[发明专利]ManLAM的制备方法及其在制备治疗自身免疫疾病的药物中的应用

摘要

本发明公开了ManLAM的制备方法及其在制备治疗自身免疫疾病的药物中的应用。通过从结核分枝杆菌中获得粗糖提取物，PBS溶解获得粗糖溶解物，行SDS‑PAGE电泳后，将整块分离胶置于3%预冷的氯化钾溶液中并轻轻摇动，分离胶上出现乳白色条带；对34 kD附近的条带进行切取；将切取的条带置于无菌研钵反复研磨，加入2倍体积的去离子水浸泡研碎的胶条；10000 g离心15 min取上清，并冷冻干燥，得到ManLAM纯度不低于95%。

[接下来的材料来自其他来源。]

<file path="config.mk">
export PLATFORM = sky130hd
export DESIGN_NAME = maze_move_ctrl
export DESIGN_NICKNAME = d
export VERILOG_FILES = /design/src/rtl/maze_pkg.sv /design/src/rtl/maze_move_check.sv /design/src/rtl/maze_move_ctrl.sv
export SDC_FILE = /design/constraint.sdc
export NUM_CORES = 1
export LEC_CHECK = 0
export BUFFER_PORTS_ARGS = -buffer_cell sky130_fd_sc_hd__buf_2
export CORE_MARGIN = 2
export CORE_UTILIZATION = 54
export CTS_CLUSTER_SIZE = 24
export DETAILED_ROUTE_END_ITERATION = 8
export PLACE_DENSITY = 0.89
export SYNTH_ARGS = -nofsm -noshare
export SYNTH_HDL_FRONTEND = slang
export SYNTH_SLANG_ARGS = --single-unit
export TNS_END_PERCENT = 10
</file>
<file path="constraint.sdc">
create_clock -name clk -period 3.2 [get_ports clk]
set_clock_uncertainty 0.2 [all_clocks]
set_input_delay 0.16 -clock clk [delete_from_list [all_inputs] [get_ports clk]]
set_output_delay 0.16 -clock clk [all_outputs]
set_load 0.03 [all_outputs]
</file>
<file path="src/rtl/maze_pkg.sv">
// Shared types and constants for the maze movement logic.
// Direction codes, wall-nibble bit positions and the move sequencer state encoding.
package maze_pkg;
    localparam int ROW_W  = 3;
    localparam int COL_W  = 3;
    localparam int WALL_W = 4;

    localparam logic [1:0] DIR_UP    = 2'd0;
    localparam logic [1:0] DIR_RIGHT = 2'd1;
    localparam logic [1:0] DIR_DOWN  = 2'd2;
    localparam logic [1:0] DIR_LEFT  = 2'd3;

    localparam int WALL_UP    = 3;
    localparam int WALL_RIGHT = 2;
    localparam int WALL_DOWN  = 1;
    localparam int WALL_LEFT  = 0;

    typedef enum logic [1:0] {
        ST_IDLE,
        ST_FETCH,
        ST_CHECK,
        ST_DONE
    } state_t;
endpackage

</file>
<file path="src/rtl/maze_move_check.sv">
// Combinational move legality check: wall bit plus grid-edge test, and the target tile.
// Shared by the player sequencer and any AI/replay controller.
module maze_move_check
    import maze_pkg::*;
(
    input  logic [WALL_W-1:0] walls,
    input  logic [1:0]        dir,
    input  logic [ROW_W-1:0]  row,
    input  logic [COL_W-1:0]  col,
    input  logic [ROW_W-1:0]  num_rows,
    input  logic [COL_W-1:0]  num_cols,
    output logic              blk,
    output logic [ROW_W-1:0]  next_row,
    output logic [COL_W-1:0]  next_col
);
    // Edge tests stop the 3-bit arithmetic below from wrapping into a legal-looking tile.
    always_comb begin
        blk      = 1'b0;
        next_row = row;
        next_col = col;
        case (dir)
            DIR_UP: begin
                blk      = walls[WALL_UP] | (row == '0);
                next_row = row - ROW_W'(1);
            end
            DIR_RIGHT: begin
                blk      = walls[WALL_RIGHT] | (col == num_cols - COL_W'(1));
                next_col = col + COL_W'(1);
            end
            DIR_DOWN: begin
                blk      = walls[WALL_DOWN] | (row == num_rows - ROW_W'(1));
                next_row = row + ROW_W'(1);
            end
            default: begin
                blk      = walls[WALL_LEFT] | (col == '0);
                next_col = col - COL_W'(1);
            end
        endcase
    end
endmodule

</file>
<file path="src/rtl/maze_move_ctrl.sv">
// Player-movement sequencer: accept a direction, fetch the tile's walls, commit or reject.
// Holds position, saturating move count and goal status for the renderer and game FSM.
module maze_move_ctrl
    import maze_pkg::*;
#(
    parameter logic [ROW_W-1:0] START_ROW = 3'd0,
    parameter logic [COL_W-1:0] START_COL = 3'd0,
    parameter logic [ROW_W-1:0] GOAL_ROW  = 3'd4,
    parameter logic [COL_W-1:0] GOAL_COL  = 3'd4,
    parameter int               CNT_W     = 16
) (
    input  logic              clk,
    input  logic              rst_n,
    input  logic              restart,
    input  logic              move_valid,
    input  logic [1:0]        move_dir,
    output logic              move_ready,
    output logic [ROW_W-1:0]  maze_row,
    output logic [COL_W-1:0]  maze_col,
    input  logic [WALL_W-1:0] maze_walls,
    input  logic [ROW_W-1:0]  num_rows,
    input  logic [COL_W-1:0]  num_cols,
    output logic [ROW_W-1:0]  pos_row,
    output logic [COL_W-1:0]  pos_col,
    output logic              moved,
    output logic              blocked,
    output logic              at_goal,
    output logic [CNT_W-1:0]  move_count
);
    state_t            state, state_nxt;
    logic [1:0]        dir_q;
    logic [WALL_W-1:0] walls_q;
    logic              blk;
    logic [ROW_W-1:0]  next_row;
    logic [COL_W-1:0]  next_col;
    logic              commit_goal;

    maze_move_check u_check (
        .walls    (walls_q),
        .dir      (dir_q),
        .row      (pos_row),
        .col      (pos_col),
        .num_rows (num_rows),
        .num_cols (num_cols),
        .blk      (blk),
        .next_row (next_row),
        .next_col (next_col)
    );

    assign maze_row    = pos_row;
    assign maze_col    = pos_col;
    assign at_goal     = (pos_row == GOAL_ROW) && (pos_col == GOAL_COL);
    assign commit_goal = !blk && (next_row == GOAL_ROW) && (next_col == GOAL_COL);

    always_ff @(posedge clk or negedge rst_n) begin
        if (!rst_n) state <= ST_IDLE;
        else        state <= state_nxt;
    end

    always_comb begin
        state_nxt  = state;
        move_ready = 1'b0;
        case (state)
            ST_IDLE: begin
                move_ready = !at_goal;
                if (at_goal)         state_nxt = ST_DONE;
                else if (move_valid) state_nxt = ST_FETCH;
            end
            ST_FETCH: state_nxt = ST_CHECK;
            ST_CHECK: state_nxt = commit_goal ? ST_DONE : ST_IDLE;
            default:  state_nxt = ST_DONE;
        endcase
        if (restart) state_nxt = ST_IDLE;
    end

    // Restart drops any in-flight move without emitting a moved/blocked pulse.
    always_ff @(posedge clk or negedge rst_n) begin
        if (!rst_n) begin
            pos_row    <= START_ROW;
            pos_col    <= START_COL;
            move_count <= '0;
            moved      <= 1'b0;
            blocked    <= 1'b0;
            dir_q      <= '0;
            walls_q    <= '0;
        end else if (restart) begin
            pos_row    <= START_ROW;
            pos_col    <= START_COL;
            move_count <= '0;
            moved      <= 1'b0;
            blocked    <= 1'b0;
        end else begin
            moved   <= 1'b0;
            blocked <= 1'b0;
            if (state == ST_IDLE && move_valid && move_ready) dir_q <= move_dir;
            if (state == ST_FETCH) walls_q <= maze_walls;
            if (state == ST_CHECK) begin
                if (!blk) begin
                    pos_row <= next_row;
                    pos_col <= next_col;
                    if (move_count != '1) move_count <= move_count + CNT_W'(1);
                    moved <= 1'b1;
                end else begin
                    blocked <= 1'b1;
                end
            end
        end
    end
endmodule

</file>
==> results.json, run 1 <==
{
  "status": "completed",
  "coreArea_mm2": 0.003633,
  "grt_pass1_wl_um": 7810,
  "antenna_found_initial": 0,
  "critPathLaunchType": "flop",
  "grt_pass1_vias": 1698,
  "p_leak_nw": 1.104,
  "cp_cell_sequence": "nand2b_1, fa_1, xnor2_1, or3_1, a311o_1, or4_1, a221oi_1",
  "drive_above_1_share_pct": 28.35,
  "cts_made_buffers": 5,
  "yosys.area.top_type": "dfrtp_1",
  "worst_ep_arrival_time_ns": 2.93,
  "wl_um": 4703,
  "synth_fp_nets": 227,
  "critPathMaxFanout": 9,
  "ys_top_cells_by_count": "dfrtp_1, a21oi_1, nor2_1, or4_1, o31ai_1",
  "rows": 22,
  "tightest_slew_ns": 0.7282,
  "nets": 274,
  "synth_edf_count": 0,
  "gp_congestion": 0.8572,
  "place_ws_ns": 0.2693,
  "ys_ff_latch": 32,
  "crit_path_end_kind": "flop",
  "drt_iter0_markers": 157,
  "power-per-cell-area_mw_per_mm2": 517.7,
  "die_x_um": 65.27,
  "die_y_um": 65.27,
  "worstSetupPathType": "reg2reg",
  "post-route-min-period_ns": 2.937,
  "cts_tree": "built",
  "num_io_pins": 48,
  "fin_ws_ns": 0.2628,
  "hold_viol": 0,
  "cts_root_buffer": "clkbuf_8",
  "peakVddDrop_mv": 0.3432,
  "dieArea_mm2": 0.004260,
  "cp_slowest_stage_delay_ns": 0.49,
  "area_growth_syn_to_layout_pct": 19.26,
  "numPortBuffers": 47,
  "slew_viol_final": 0,
  "yosys.cell_types.count": 43,
  "async_flop_share_pct": 100.0,
  "wl_per_cell_um": 15.57,
  "reg2reg_slack_ns": 0.26,
  "fmax_ghz": 0.3405,
  "drcViolationCount": 0,
  "synth-main-ff-cell": "dfrtp_1",
  "hp-class": "in2reg",
  "setup_viol": 0,
  "track_usage_pct": 24.11,
  "dp_hpwl_um": 3277,
  "clkLatencyLatePin_ns": 0.29,
  "slowest_stage": "dfrtp_1",
  "cts_setup_buffers": 0,
  "rsz0062_at_grt": "no",
  "slew_headroom_pct": 50.92,
  "required_ns": 3.19,
  "synth_cells": 206,
  "yosysMostFrequentCell": "dfrtp_1",
  "synthTopCellsByArea": "dfrtp_1, or4_1, o31ai_1",
  "antenna_cells_inserted": 0,
  "clk_pin_slew_ns": 0.07,
  "initial_core_util_pct": 55.79,
  "route.vias.total": 1793,
  "critPathBufInv": 0,
  "clockBufferDepth": 2,
  "first_pass_iters": 4,
  "cts_sinks": 32,
  "htreeDepth": 2,
  "ys_warn_count": 0,
  "critPathTopFamily": "simple AND/OR/NAND/NOR gates",
  "vias_per_cell": 5.937,
  "finalCritPeriodShare_pct": 91.79,
  "overflow": 0,
  "synth.cell_area_mm2": 0.002027,
  "maxCapViolCount": 0,
  "power.total_w": 0.001252,
  "syn_area_per_cell_um2": 9.840,
  "finalSetupTns_ns": 0,
  "grt_max_degree": 33,
  "synth_top_area_share_pct": 39.51,
  "ant_nets": 0,
  "yosysSeqAreaShare_pct": 39.51
}
worst paths after layout:
path | startpoint | end | depth (start not counted)
max | dir_q[1] | state[0] | 7
min | restart | maze_row[1] | 2
max reg2reg | dir_q[1] | state[0] | 7
min reg2reg | walls_q[0] | walls_q[0] | 1
max in group asynchronous | rst_n | dir_q[1] | 2
min in group asynchronous | rst_n | move_count[1] | 2
state kept, by name (all words and copies together) (netlist names):
register,count
blocked,1
dir_q,2
maze_col,3
maze_row,3
move_count,16
moved,1
state,2
walls_q,4
what timing repair did:
action / in CTS / in global routing
resized for setup: 0 / 0
hold buffers: 8 / 0
hold endpoints to repair: 39 / 0
cell usage in the layout, fill, tap and decap left out, types with 3 or more instances in the layout:
cell type and count:
a21oi_1 16, buf_2 47, buf_4 5, clkbuf_8 6, dfrtp_1 32, dlygate4sd3_1 8, ha_1 3, inv_1 9
mux2_2 7, nand2_1 5, nand2b_1 4, nand3_1 5, nand3b_1 4, nand4_1 7, nor2_1 15, nor2b_1 4
nor3_1 5, nor4_1 4, o21ai_0 4, o31ai_1 12, or3_1 4, or4_1 13, xnor2_1 4, xor2_1 5
cell families (layout without fill, tap and decap cells):
logic type	count (synthesis)	after routing	share of synthesized area (%)
compound gates	42	42	14.38
xor+xnor	12	12	7.345
fa+ha+maj	5	5	3.827
buf+inv	29	77	7.346
flops	32	32	39.51
mux	10	10	5.432
simple gates	76	76	22.16
routing by layer:
metal  share of wire, %  track usage (%)  up-vias
li1                   -                -      853
met1                 44            31.24      863
met2                 48            38.39       67
met3                6.1            6.507       10
met4                2.1            9.635        0
met5                  0                0        -
metrics by stage:
step | area [um^2] | cells | utilization (%) | hold slack (ns)
after global routing | 2417 | 302 | 66.53 | 0.1737
after CTS | 2417 | 302 | 66.53 | 0.1399
final | 2417 | 302 | 66.53 | 0.1493
after global placement | 2245 | 286 | 61.78 | 0.04547
after detailed placement | 2245 | 286 | 61.78 | 0.05425
after floorplan | 2027 | 206 | - | -0.3356
power breakdown:
group          switching, W  leakage, nW  internal (W)
clock network      0.000152       0.0510      0.000171
registers         0.0000571        0.432      0.000451
logic              0.000249        0.621      0.000170
total              0.000458         1.10      0.000793
worst reg2reg max path, cell delays in order (launching register included):
cell	delay (ns)
dfrtp_1	0.49
nand2b_1	0.26
fa_1	0.41
xnor2_1	0.17
or3_1	0.36
a311o_1	0.28
or4_1	0.42
a221oi_1	0.26
final cells by class:
class,count,area [um^2]
inverter,9,33.78
clock inverter,2,10.01
clock buffer,6,82.58
timing repair buffer,60,352.8
sequential,32,800.8
multi-input combinational,145,1077
fill,286,1216
tap,48,60.06
No activity file was read; power rests on OpenSTA's default activity.
==> run 2: changes to the inputs <==
BUFFER_PORTS_ARGS = -buffer_cell sky130_fd_sc_hd__buf_4   (was -buffer_cell sky130_fd_sc_hd__buf_2)
CORE_MARGIN = 5   (was 2)
==> run 2 against run 1 <==
Net effect:
- core utilization up 3.2 points
- critical path depth down 1
- final cell count down 0.66%
- sequential power about the same
- sequential cell count unchanged
- critical path type unchanged
- critical endpoint is now move_count[8]
==> results.json, run 2 (synthesis results as in run 1) <==
{
  "dieArea_mm2": 0.005079,
  "grt_max_degree": 33,
  "maxCapViolCount": 0,
  "dp_hpwl_um": 3321,
  "crit_path_end": "move_count[8]",
  "antenna_cells_inserted": 0,
  "grt_pass1_wl_um": 8107,
  "fmax_ghz": 0.3390,
  "coreArea_mm2": 0.003661,
  "status": "completed",
  "htreeDepth": 2,
  "area_growth_syn_to_layout_pct": 25.99,
  "multi_input_area_mm2": 0.001077,
  "wl_um": 4873,
  "slew_headroom_pct": 37.44,
  "cts_root_buffer": "clkbuf_8",
  "grt_pass1_vias": 1706,
  "ant_nets": 0,
  "worst_ep_arrival_time_ns": 2.96,
  "post-place-cells": 284,
  "cts_tree": "built",
  "setup_viol": 0,
  "finalSetupTns_ns": 0,
  "seqCellArea_um2": 800.8,
  "reg2reg_slack_ns": 0.25,
  "post-route-min-period_ns": 2.950,
  "first_pass_iters": 4,
  "p_leak_nw": 1.117,
  "critPathLaunchType": "flop",
  "largest_reg_flops": 16,
  "post-route-util_pct": 69.75,
  "clockBufferDepth": 2,
  "die_y_um": 71.27,
  "placedInstanceArea_mm2": 0.002347,
  "cts_sinks": 32,
  "final_cell_mix": "buf_4, dfrtp_1, a21oi_1",
  "crit_path_start": "maze_row[2]",
  "drt_iter0_markers": 188,
  "fill_cells": 276,
  "gp_congestion": 0.8796,
  "clkLatencyLatePin_ns": 0.29,
  "vias_per_cell": 5.927,
  "clk_pin_slew_ns": 0.07,
  "largest-register": "move_count",
  "final_common_cell": "buf_4",
  "power-per-cell-area_mw_per_mm2": 532.4,
  "numPortBuffers": 47,
  "r2r_end": "move_count[8]",
  "rows": 22,
  "peakVddDrop_mv": 0.2840,
  "num_io_pins": 48,
  "hp-class": "in2reg",
  "finalCritPeriodShare_pct": 92.17,
  "nets": 272,
  "crit_path_end_kind": "flop",
  "tightest_slew_ns": 0.9349,
  "required_ns": 3.21,
  "initial_core_util_pct": 55.37,
  "overflow": 0,
  "hold_viol": 0,
  "wl_per_cell_um": 16.24,
  "reg_top3": "move_count x16, walls_q x4",
  "ctsResizeCount": 0,
  "critPathMaxFanout": 18,
  "rr_worst_depth": 6,
  "drive_above_1_share_pct": 27.78,
  "cts_made_buffers": 5,
  "track_usage_pct": 20.14,
  "place_ws_ns": 0.2839,
  "antenna_found_initial": 0,
  "route.vias.total": 1778,
  "final_cells": 300,
  "design_area_mm2": 0.002554,
  "fin_ws_ns": 0.2504,
  "timing.rr.start": "maze_row[2]",
  "worstSetupPathType": "reg2reg",
  "drcViolationCount": 0,
  "slew_viol_final": 0,
  "die_x_um": 71.27,
  "rsz0062_at_grt": "no"
}
## run 2: cell count changes in the layout (fill, tap and decap cells not counted), sizes merged
cell,delta
bufinv,+1
clkinv,-2
buf,-2
clkbuf,+1
## run 2: how the worst min path moves through the flow
stage	from	endpoint	slack (ns)	depth (start not counted)
finish	restart	maze_col[0]	0.05	2
global route	restart	maze_col[0]	0.05	2
CTS	restart	maze_col[0]	0.05	2
detailed placement	rst_n	move_count[0]	-0.08	1
global placement	rst_n	move_count[1]	-0.08	1
floorplan	rst_n	blocked	-0.34	0
## run 2: critical path, stage by stage (launching register included)
cell      delay (ns)
dfrtp_1         0.55
xnor3_1         0.48
a311oi_2        0.36
nor2_1          0.32
buf_4           0.28
or4_1           0.51
a21oi_1         0.17
## run 2: final cells by class
| type | instances | area share, % |
|---|---|---|
| multi-input combinational | 145 | 42.19 |
| sequential | 32 | 31.36 |
| timing repair buffer | 58 | 17.83 |
| clock buffer | 7 | 3.773 |
| tap | 48 | 2.352 |
| inverter | 9 | 1.323 |
| clock inverter | 1 | 1.176 |
## run 2: per-layer routing
layer / share of wire [%] / up-vias / track usage, % / routed length [um]
met3: 6.4 / 11 / 5.330 / 314
met4: 1.7 / 0 / 8.351 / 82
met1: 42 / 850 / 25.74 / 2055
met2: 50 / 64 / 32.35 / 2420
met5: 0 / - / 0 / 0
li1: - / 853 / - / -
## run 2: power breakdown
part	internal (W)	switching (W)
Clock	0.000275	0.000150
Sequential	0.000451	0.0000586
Combinational	0.000180	0.000245
## run 2: stage by stage
step           total power, W  hold slack, ns
4_1_cts              0.001359         0.04509
3_3_place_gp        0.0009088        -0.08118
2_1_floorplan       0.0008070         -0.3356
6_report             0.001360         0.05197
3_5_place_dp        0.0009216        -0.07673
5_1_grt              0.001437         0.05324
## run 2: repair_timing
item	in CTS	in global routing
hold buffers	8	0
setup buffers	0	0
hold endpoints to repair	39	0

该ManLAM刺激的免疫细胞IL‑10上升，具有免疫调节作用，能下调机体免疫细胞Th1型极化，对所有Th1型极化上升的自身免疫疾病均有治疗作用。

主权项

1.一种从结核分枝杆菌中提取纯化ManLAM的方法，其特征在于，包括如下步骤：1）、从结核分枝杆菌中获得粗糖提取物：(1) 接种结核分枝杆菌于7H9液体培养基大量培养，37 °C培养4周，其OD值为2.0，65 °C水浴中灭活2小时，离心力10000 g，离心15 min，收集结核分枝杆菌菌体，加入少量PBS重悬后再次离心收集菌体；(2) 将灭活后的结核分枝杆菌分散并冷冻干燥，使用10倍于菌体体积的混合溶剂重悬干燥后的菌体，于37 °C摇床中剧烈震荡脱脂12小时，所述混合溶剂是体积比为1：1的氯仿和甲醇的混合物；(3)离心力 10000 g，离心15 min离心，弃上清收集菌体沉淀，将菌体再次重悬10倍于菌体体积的混合溶剂中，于37 °C摇床中剧烈震荡脱脂12小时，所述混合溶剂是体积比为10：10：3的氯仿、甲醇和水的混合物；(4) 离心力10000 g，离心15 min离心，弃上清收集脱脂后的菌体，于‑80 °C冷冻后进行干燥；(5) 将脱脂干燥后的菌体再次重悬于5倍于菌体体积的PBS中，同时加入含有终浓度200 U/mL的DNase 、200 U/mL RNase、3 mM PMSF，充分混匀后精确测定体积，再加入Triton X‑114，其体积终浓度为PBS体积的8%，再次充分混匀，4 °C静置12小时；(6) 低温下离心力32000 g，离心30 min，小心吸取上层液相置于无菌管中并放置于37 °C温箱中至明显分层；(7) 取下层Triton X‑114液相，加入9倍Triton X‑114相体积的95%的冰乙醇后置于‑80 °C环境中12小时至沉淀析出；(8) 离心力10000 g，离心5 min低温离心，弃去上清收集沉淀，冷冻干燥；然后加入2倍体积的终浓度为2 mg/mL蛋白酶K溶液，于58 °C水浴2小时；(9) 透析除去氨基酸等小分子物质后，收集透析袋内液体再次干燥后备下一步分离纯化；2）ManLAM的分离：(1) 将透析冷冻干燥后的粗糖提取物称重后，加入灭菌PBS溶解并调整至浓度为10 mg/mL；(2) 配制浓缩胶4 %、分离胶浓度为12 %的聚丙烯酰胺凝胶；(3) 将粗糖溶解物加入上样缓冲液，行SDS‑PAGE电泳；(4) 电泳结束后，将浓缩胶切除，将整块分离胶置于浓度为3%预冷的氯化钾溶液中并轻轻摇动， 30秒分离胶上出现乳白色条带；(5) 按照对应的预染蛋白marker的分子量对34 kD附近的条带进行切取；(6) 将切取的条带置于无菌研钵反复研磨，加入2倍体积的去离子水浸泡研碎的胶条；(7) 离心力10000 g，离心15 min取上清，并冷冻干燥。